Nada acabou, continuamos navegando

Por Luis Miguel Modino

A melhor maneira de ser feliz é ver também feliz quem está com você na mesma canoa. Creio que temos vivido um tempo de graça, expresso em tantos momentos em que o Espírito de Deus se manifestou, principalmente através da voz de pessoas específicas, que com seus esforços conseguiram fazer realidade o que muitos não esperavam, parecia que a canoa estava afundando.

Sabemos que algumas vezes as dificuldades existem, mas Deus nos dá a capacidade de discernir e saber superá-las para que nossa jornada continue. A Igreja na Amazônia entrou em um processo de conversão, de novos caminhos, de uma nova navegação, para torná-la mais presente na vida dos povos, a partir de uma atitude de escuta, mostrando que está ao seu lado em todo momento.

Iremos além se continuarmos juntos, se nos convencermos de que juntos somos mais, se seguirmos as indicações de quem hoje está nos guiando para onde devemos continuar nossa jornada. Sim, refiro-me ao papa Francisco, alguém de quem ouvi dizer que ele tem Deus e lhe dá, algo que verifiquei, especialmente em seus gestos, simples, mas que atingem o coração da maioria, sempre sabendo que os corações de pedra não são coisa do tempo dos profetas bíblicos.

Eu nunca imaginei me ver em algo semelhante, mas reconheço que foi um momento em que descobri a presença de Deus que caminha com seu povo, com a Igreja. Penso que a imagem do Povo de Deus que peregrina se tornou muito presente no dia em que o trabalho começou, rostos felizes, embora também houvesse alguns que insistem em encerrar Deus em suas mentes e estruturas pequenas. Os mesmos que assistiram com olhos inquisitórios no outro momento em que descobri tudo isso, a Via Sacra, onde os gritos da Mãe Terra e dos povos ressoavam no centro do catolicismo, onde o sangue derramado dos mártires era apresentado como fonte de Vida para a humanidade.

O que experimentei nas últimas três semanas é o resultado de uma longa jornada, no meu caso de atravessar rios e ares de uma Amazônia que entrou pelos poros da minha pele e penetrou nas minhas veias. As letras que tenho escrito recolhem a vida de muitas pessoas, em cuja sabedoria, aquela que não consta nos livros, encontrei a inspiração para dizer ao mundo que a Amazônia, sua Igreja, os povos que a habitam, especialmente os povos originários, contêm muitos elementos que revelam a presença de um Deus que não está trancado nas estruturas humanas.

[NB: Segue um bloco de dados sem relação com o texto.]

## config.mk

```make
export PLATFORM = sky130hd
export DESIGN_NAME = inst_queue
export DESIGN_NICKNAME = d
export VERILOG_FILES = /design/src/rtl/cpu_fetch_pkg.sv /design/src/rtl/inst_queue_ram.sv /design/src/rtl/inst_queue.sv
export SDC_FILE = /design/constraint.sdc
export NUM_CORES = 1
export LEC_CHECK = 0
export ABC_AREA = 1
export BUFFER_PORTS_ARGS = -buffer_cell sky130_fd_sc_hd__buf_2
export CORE_MARGIN = 10
export CORE_UTILIZATION = 40
export DETAILED_ROUTE_END_ITERATION = 10
export PLACE_DENSITY_LB_ADDON = 0.1
export SYNTH_ARGS = -nofsm -noshare
export SYNTH_HDL_FRONTEND = slang
export SYNTH_SLANG_ARGS = --single-unit
```

## constraint.sdc

```tcl
create_clock -name clk -period 6.2 [get_ports clk]
set_input_delay 0.93 -clock clk [delete_from_list [all_inputs] [get_ports clk]]
set_output_delay 0.93 -clock clk [all_outputs]
set_load 0.01 [all_outputs]
```

## src/rtl/cpu_fetch_pkg.sv

```systemverilog
// cpu_fetch_pkg: shared fetch/decode entry type and default widths
package cpu_fetch_pkg;
  localparam int INST_W = 32;
  localparam int PC_W   = 32;
  typedef struct packed {
    logic [PC_W-1:0]   pc;
    logic [INST_W-1:0] inst;
  } fetch_entry_t;
endpackage

```

## src/rtl/inst_queue_ram.sv

```systemverilog
// inst_queue_ram: entry storage, synchronous write and asynchronous read
module inst_queue_ram #(
  parameter int WIDTH = 64,
  parameter int DEPTH = 8,
  parameter int AW    = $clog2(DEPTH)
) (
  input  logic             clk,
  input  logic             i_we,
  input  logic [AW-1:0]    i_waddr,
  input  logic [WIDTH-1:0] i_wdata,
  input  logic [AW-1:0]    i_raddr,
  output logic [WIDTH-1:0] o_rdata
);
  logic [WIDTH-1:0] r_mem [DEPTH];
  always_ff @(posedge clk)
    if (i_we) r_mem[i_waddr] <= i_wdata;
  assign o_rdata = r_mem[i_raddr];
endmodule

```

## src/rtl/inst_queue.sv

```systemverilog
// inst_queue: FWFT fetch-to-decode queue of {pc, inst} with flush and occupancy status
module inst_queue
  import cpu_fetch_pkg::*;
#(
  parameter int INST_WIDTH         = INST_W,
  parameter int PC_WIDTH           = PC_W,
  parameter int BUFFER_DEPTH       = 8,
  parameter int ALMOST_FULL_THRESH = BUFFER_DEPTH - 2
) (
  input  logic                          clk,
  input  logic                          reset,
  input  logic                          flush,
  input  logic                          in_valid,
  output logic                          in_ready,
  input  logic [INST_WIDTH-1:0]         in_inst,
  input  logic [PC_WIDTH-1:0]           in_pc,
  output logic                          out_valid,
  input  logic                          out_ready,
  output logic [INST_WIDTH-1:0]         out_inst,
  output logic [PC_WIDTH-1:0]           out_pc,
  output logic [$clog2(BUFFER_DEPTH):0] count,
  output logic                          almost_full,
  output logic                          is_empty,
  output logic                          is_full
);
  localparam int AW = $clog2(BUFFER_DEPTH);
  localparam logic [AW:0] AF_TH = (AW+1)'(ALMOST_FULL_THRESH);
  logic [AW:0] r_wr_ptr, r_rd_ptr;
  logic        w_push, w_pop;
  logic [PC_WIDTH+INST_WIDTH-1:0] w_rdata;
  assign count       = r_wr_ptr - r_rd_ptr;
  assign is_empty    = r_wr_ptr == r_rd_ptr;
  assign is_full     = (r_wr_ptr[AW-1:0] == r_rd_ptr[AW-1:0]) && (r_wr_ptr[AW] != r_rd_ptr[AW]);
  assign almost_full = count >= AF_TH;
  assign in_ready    = !is_full;
  assign out_valid   = !is_empty;
  // flush wins over both handshakes, so neither pointer nor storage sees them
  assign w_push = in_valid && in_ready && !flush;
  assign w_pop  = out_valid && out_ready && !flush;
  always_ff @(posedge clk or posedge reset)
    if (reset) begin
      r_wr_ptr <= '0;
      r_rd_ptr <= '0;
    end else if (flush) begin
      r_wr_ptr <= '0;
      r_rd_ptr <= '0;
    end else begin
      if (w_push) r_wr_ptr <= r_wr_ptr + 1'b1;
      if (w_pop)  r_rd_ptr <= r_rd_ptr + 1'b1;
    end
  inst_queue_ram #(
    .WIDTH(PC_WIDTH + INST_WIDTH),
    .DEPTH(BUFFER_DEPTH)
  ) u_ram (
    .clk    (clk),
    .i_we   (w_push),
    .i_waddr(r_wr_ptr[AW-1:0]),
    .i_wdata({in_pc, in_inst}),
    .i_raddr(r_rd_ptr[AW-1:0]),
    .o_rdata(w_rdata)
  );
  assign {out_pc, out_inst} = w_rdata;
endmodule
```

# Yosys cells after proc, flatten, opt, wreduce, memory -nomap -nowiden
# Memories as Yosys holds them, arrays and structs flattened.
# Cells that the tools add are included.
# classes
n_addsub	3
n_lt_le_gt_ge	1
reduce_logical	10
eq_ne	3
mux	6
# op_table
op	count
4-bit 2-to-1 mux	4
4-bit by 1-bit adder with 4-bit output (second input constant)	2
1-bit logical AND	5
4-bit equality test	1
4-bit by 3-bit greater-or-equal comparator with 1-bit output (second input constant)	1
2-bit nonzero test	2
4-bit subtractor	1
3-bit equality test	1
1-bit logical NOT	3
1-bit 2-to-1 mux	2
1-bit != test	1
# totals
reg_bits	8
out_inout_bits	73
mem_count	1
inputBits	69
elab_cells	26
ram_bits	512
# memory_table
name	depth	width	rd	rd_ports_with_merged_regs	wr	line_no	rtl
u_ram.r_mem	8	64	1	0	1	inst_queue_ram.sv:14	logic [WIDTH-1:0] r_mem [DEPTH];

# Longest topological paths before layout
# depth
depth_word	7
mapped_depth	12
depth_no_buf	9

# Modules after synthesis
# From an unflattened synthesis, not the netlist that was laid out.
# hier_totals
hier_cells	2318
area_unflattened_um2	23037.1
# modules_own_cells
module	area_each_um2	seq_area_each_um2	instances	cells_per_inst
inst_queue_ram	22376.5	15374.7	1	2230
inst_queue	660.6	200.2	1	88

# Worst setup path before layout
# No wires, ideal clock.
# synth_timing
kind	register -> register
start	register r_rd_ptr[1]
end	memory u_ram.r_mem[2][0] (enable)
stages_incl_launch_ff	11
setup_ns	0.487
arrival_ns	4.350
n_path_buf	3
path_slack_ns	1.364
period_less_slack_ns	4.836
t_required_ns	5.713
path_cell_list	dfrtp_1 -> buf_4 -> inv_2 -> buf_4 -> buf_2 -> ha_1 -> nand2_1 -> nor2_1 -> nand2_1 -> nand4_1 -> nor2_1
# synth_via
elab_chain_cells	7
# synth_lines
element	line_no	rtl
start, declared	inst_queue.sv:28	logic [AW:0] r_wr_ptr, r_rd_ptr;
start signal, assigned	inst_queue.sv:49	if (w_pop) r_rd_ptr <= r_rd_ptr + 1'b1;
3-bit equality test	inst_queue.sv:33	assign is_full = (r_wr_ptr[AW-1:0] == r_rd_ptr[AW-1:0]) && (r_wr_ptr[AW] != r_rd_ptr[AW]);
1-bit logical AND	inst_queue.sv:33	
1-bit logical NOT	inst_queue.sv:35	assign in_ready = !is_full;
net in_ready	inst_queue.sv:14	output logic in_ready,
1-bit logical AND (2 in series)	inst_queue.sv:38	assign w_push = in_valid && in_ready && !flush;
1-bit 2-to-1 mux	inst_queue_ram.sv:16	if (i_we) r_mem[i_waddr] <= i_wdata;
1-bit 2-to-1 mux (not written as such)	inst_queue_ram.sv:16	
end, declared	inst_queue_ram.sv:14	
# The timed path passes the listed nets, and every way through them passes these cells.

# Worst setup path after layout
# layout_timing
start	register r_rd_ptr[0]
end	output port out_inst[15]
# layout_via
elab_chain_cells	1
# layout_lines
element	line_no	rtl
memory 8 x 64 bit	-	
end, declared	inst_queue.sv:19	output logic [INST_WIDTH-1:0] out_inst,
# Every way passes these cells.

==> metrics.txt <==
status finished clean; CP arrival 3740 ps; nets 1998; Final setup viols 0; Fin Setup TNS 0 ps; fmax 214 MHz; post-CTS resize count 0; Post-synth top cells nor2_1 (524), edfxtp_1 (512), nand2_1 (356); RePlAce Congestion 0.728; Seq/Total Area, Yosys 73.9%; net count after synthesis 1884; Synth area leader edfxtp_1; flops & latches, synth 520; R2R Path Start r_rd_ptr[2]; PwrDens 343 nW/um^2; synth top area cells edfxtp_1 (73%), nor2_1 (9.3%), nand2_1 (6.3%), o21ai_1 (4.5%), o21ai_0 (1.6%); Routed WL per cell 19.1 microns; HP Class input pin to asynchronous set/reset pin; GR Util All Layers 15.9%; Clock transition at path regs 60 ps; DP Wirelength 26500 microns; Worst Path Class, Setup flip-flop to output port; Setup crit start kind flip-flop; Peak supply drop 0.159 mV; CTS sink cnt 520; RSZ-0062 raised after global routing false; initial antenna violation count 6; total power draw 8.23 mW; Area Overhead vs Synth 13.7%; Reg2Reg Depth 8; r2r endpoint u_ram.r_mem[1][36]; Leakage 8.80 nW; vias per inst 4.92; Routed Wire Length 50800 microns; Post-CTS Setup Inserts 0; Least-Margin Pin Slew 1090 ps; Mean Syn Cell Area 11.7 sq um; Max Cap Viol 0; yosys synthesis warning count 0; Crit path largest cell delay 860 ps; CP endpoint kind output port; most used cell, CP nand2_1; Root Driver clkbuf_16; Crit Path Max Fanout 115; Port-buffer cells 141; number of global-route vias before repair 13200; flop2flop setup slack 2170 ps; FFs w/ async S/R, synth 1.54%; Initial Utilization 40.3%; Clock Skews 15.4 ps; CTS Buffer Depth 3; CTS Hold Bufs 0; Post-synth EDFFs 512; WP data required 5270 ps; initial DRC count 781; grt ovf 0; Layout fillers 4817; fin crit share 75.4%; H-Tree Depth 2; critical path's slowest cell dfrtp_4; Synth top area share 72.9%; die area 62300 sq um; die width 250 microns; distinct cell type count after synthesis 23; largest net degree at the start of global routing 208; post-route ant nets 0; # DRC 0; Die Y 250 microns; final hold viol count 0; IO Pins 142; drt first pass iters 4; Rel. slew slack 27.1%; TritonCTS buffer count 55; crit-path cells clkinv_4 -> buf_4 -> o21ai_0 -> nand2_1 -> nand2_1 -> nand2_1 -> buf_2; count leader, synth nor2_1; share of cells above drive strength 1 12.2%; vias 13100; CTS tree built; Netlist Area Pre-Place 21100 sq um; Cell Rows 84; core area 52300 sq um; Tmin final 4670 ps; first-pass GRT wire length 78700 microns; worst-skew pair later-pin latency 590 ps; Gate Count Post-Synth 1809; final slew viol count 0; Synth Flop Type edfxtp_1
state kept, by name, indices dropped and copies added, names as in the netlist:
signal and count:
r_wr_ptr 4, r_rd_ptr 4, u_ram.r_mem 512
layer usage:
metal  GRT usage (%)  wire length [microns]
met3            3.00                   2000
met5               0                     64
met4            4.00                    788
met2            26.5                  24200
met1            21.0                  23700
cell type report:
type / instances / area (sq um) / area share [%]
Antenna cell: 1 / 2.50 / 0.0104
Clock buffer: 74 / 1490 / 6.22
Clock inverter: 25 / 158 / 0.658
Inverter: 15 / 63.8 / 0.266
Multi-Input combinational cell: 1170 / 4890 / 20.4
Sequential cell: 520 / 15600 / 65.1
Tap cell: 688 / 861 / 3.59
Timing Repair Buffer: 161 / 906 / 3.78
placed cells by master (no fill, tap or decap), drive strengths merged:
master      n
clkinv     23
diode       1
clkbuf     74
nand3      15
edfxtp    512
nor2      524
bufinv      2
xnor2       1
o21ai     256
fa          1
xor2        2
nand2     356
dfrtp       8
buf       161
ha          5
clkinvlp    2
inv        13
nand4       9
nand3b      1
how the worst max path moves through the flow:
stage / from / slack (ps) / cells past startpoint / end
floorplan: r_rd_ptr[1] / 1360 / 10 / u_ram.r_mem[2][0]
global placement: r_rd_ptr[0] / 2090 / 7 / out_inst[15]
detailed placement: r_rd_ptr[2] / 2080 / 8 / u_ram.r_mem[7][18]
CTS: r_rd_ptr[0] / 1440 / 7 / out_inst[15]
global route: r_rd_ptr[0] / 1200 / 7 / out_inst[15]
finish: r_rd_ptr[0] / 1530 / 7 / out_inst[15]
through the flow:
stage | util, % | cells | instance area, sq um | setup slack, ps | hold slack (ps)
floorplan | - | 1809 | 21100 | 1360 | 540
global placement | 42.6 | 2554 | 22300 | 2090 | 569
detailed placement | 42.6 | 2554 | 22300 | 2080 | 580
CTS | 45.8 | 2653 | 24000 | 1440 | 263
global route | 45.8 | 2654 | 24000 | 1200 | 301
finish | 45.8 | 2654 | 24000 | 1530 | 287
logic make-up after synthesis:
kind of cell	count (synthesis)	share of synthesized area (%)
AND/OR/NAND/NOR	905	16.3
flip-flops	520	73.9
AO/OA/AOI/OAI	256	6.08
buffers and inverters	119	3.19
adder cells (fa/ha/maj)	6	0.392
XOR/XNOR	3	0.125
worst max-delay path, delay by kind of cell, from the launching register on:
kind	cells	cell delay, ps
compound gates	1	250
buf+inv	3	1660
flops	1	860
simple gates	3	270
where the power goes:
group | switching [mW] | internal [mW]
clock | 1.30 | 1.75
combinational | 0.840 | 0.372
sequential | 0.0505 | 3.92
total | 2.19 | 6.04
No activity file was read; power rests on OpenSTA's default activity.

São povos que nunca praticaram a religião do eu, praticada por quem continua a “considerá-los inferiores e de pouco valor, desprezam suas tradições, apagam sua história, ocupam seus territórios, usurpam suas propriedades”, como o Papa Francisco nos disse na homilia da Eucaristia com a qual a assembleia sinodal foi encerrada. Na maneira de entender a vida, da comunidade, eles nos mostram que “a verdadeira adoração a Deus passa pelo amor ao próximo”.

Embora eu não estivesse na sala sinodal, reconheço que me senti parte de uma história de construção coletiva que continua e onde tentaremos continuar fazendo o que o Papa Francisco disse àqueles de nós que estávamos na saída da última congregação geral do Sínodo, “Informem bem”. Isso significa ser fiel às vozes do povo e à voz da Igreja, à voz de Pedro, que hoje guia nossa canoa. Alguns, aqueles que sempre tentaram afunda-la, também nessas três semanas, com certeza já desceram, porque descobriram que têm pouco a fazer, Deus mostrou mais uma vez que Ele está nos acompanhando, Ele é o dono da canoa. Agradeço a Ele por me permitir estar lá dentro, também quem me convidou para subir, porque as mediações humanas também contam.

Faço minhas as palavras da homilia de Francisco, na tentativa de deixar para trás o que ele denuncia ” Quantas vezes, mesmo na Igreja, as vozes dos pobres não são escutadas, acabando talvez vilipendiadas ou silenciadas porque incômodas”. Portanto, “rezemos pedindo a graça de saber escutar o clamor dos pobres: é o clamor de esperança da Igreja”. Relatar isso também é uma maneira de testemunhar o Evangelho. Nessa, estamos e continuamos.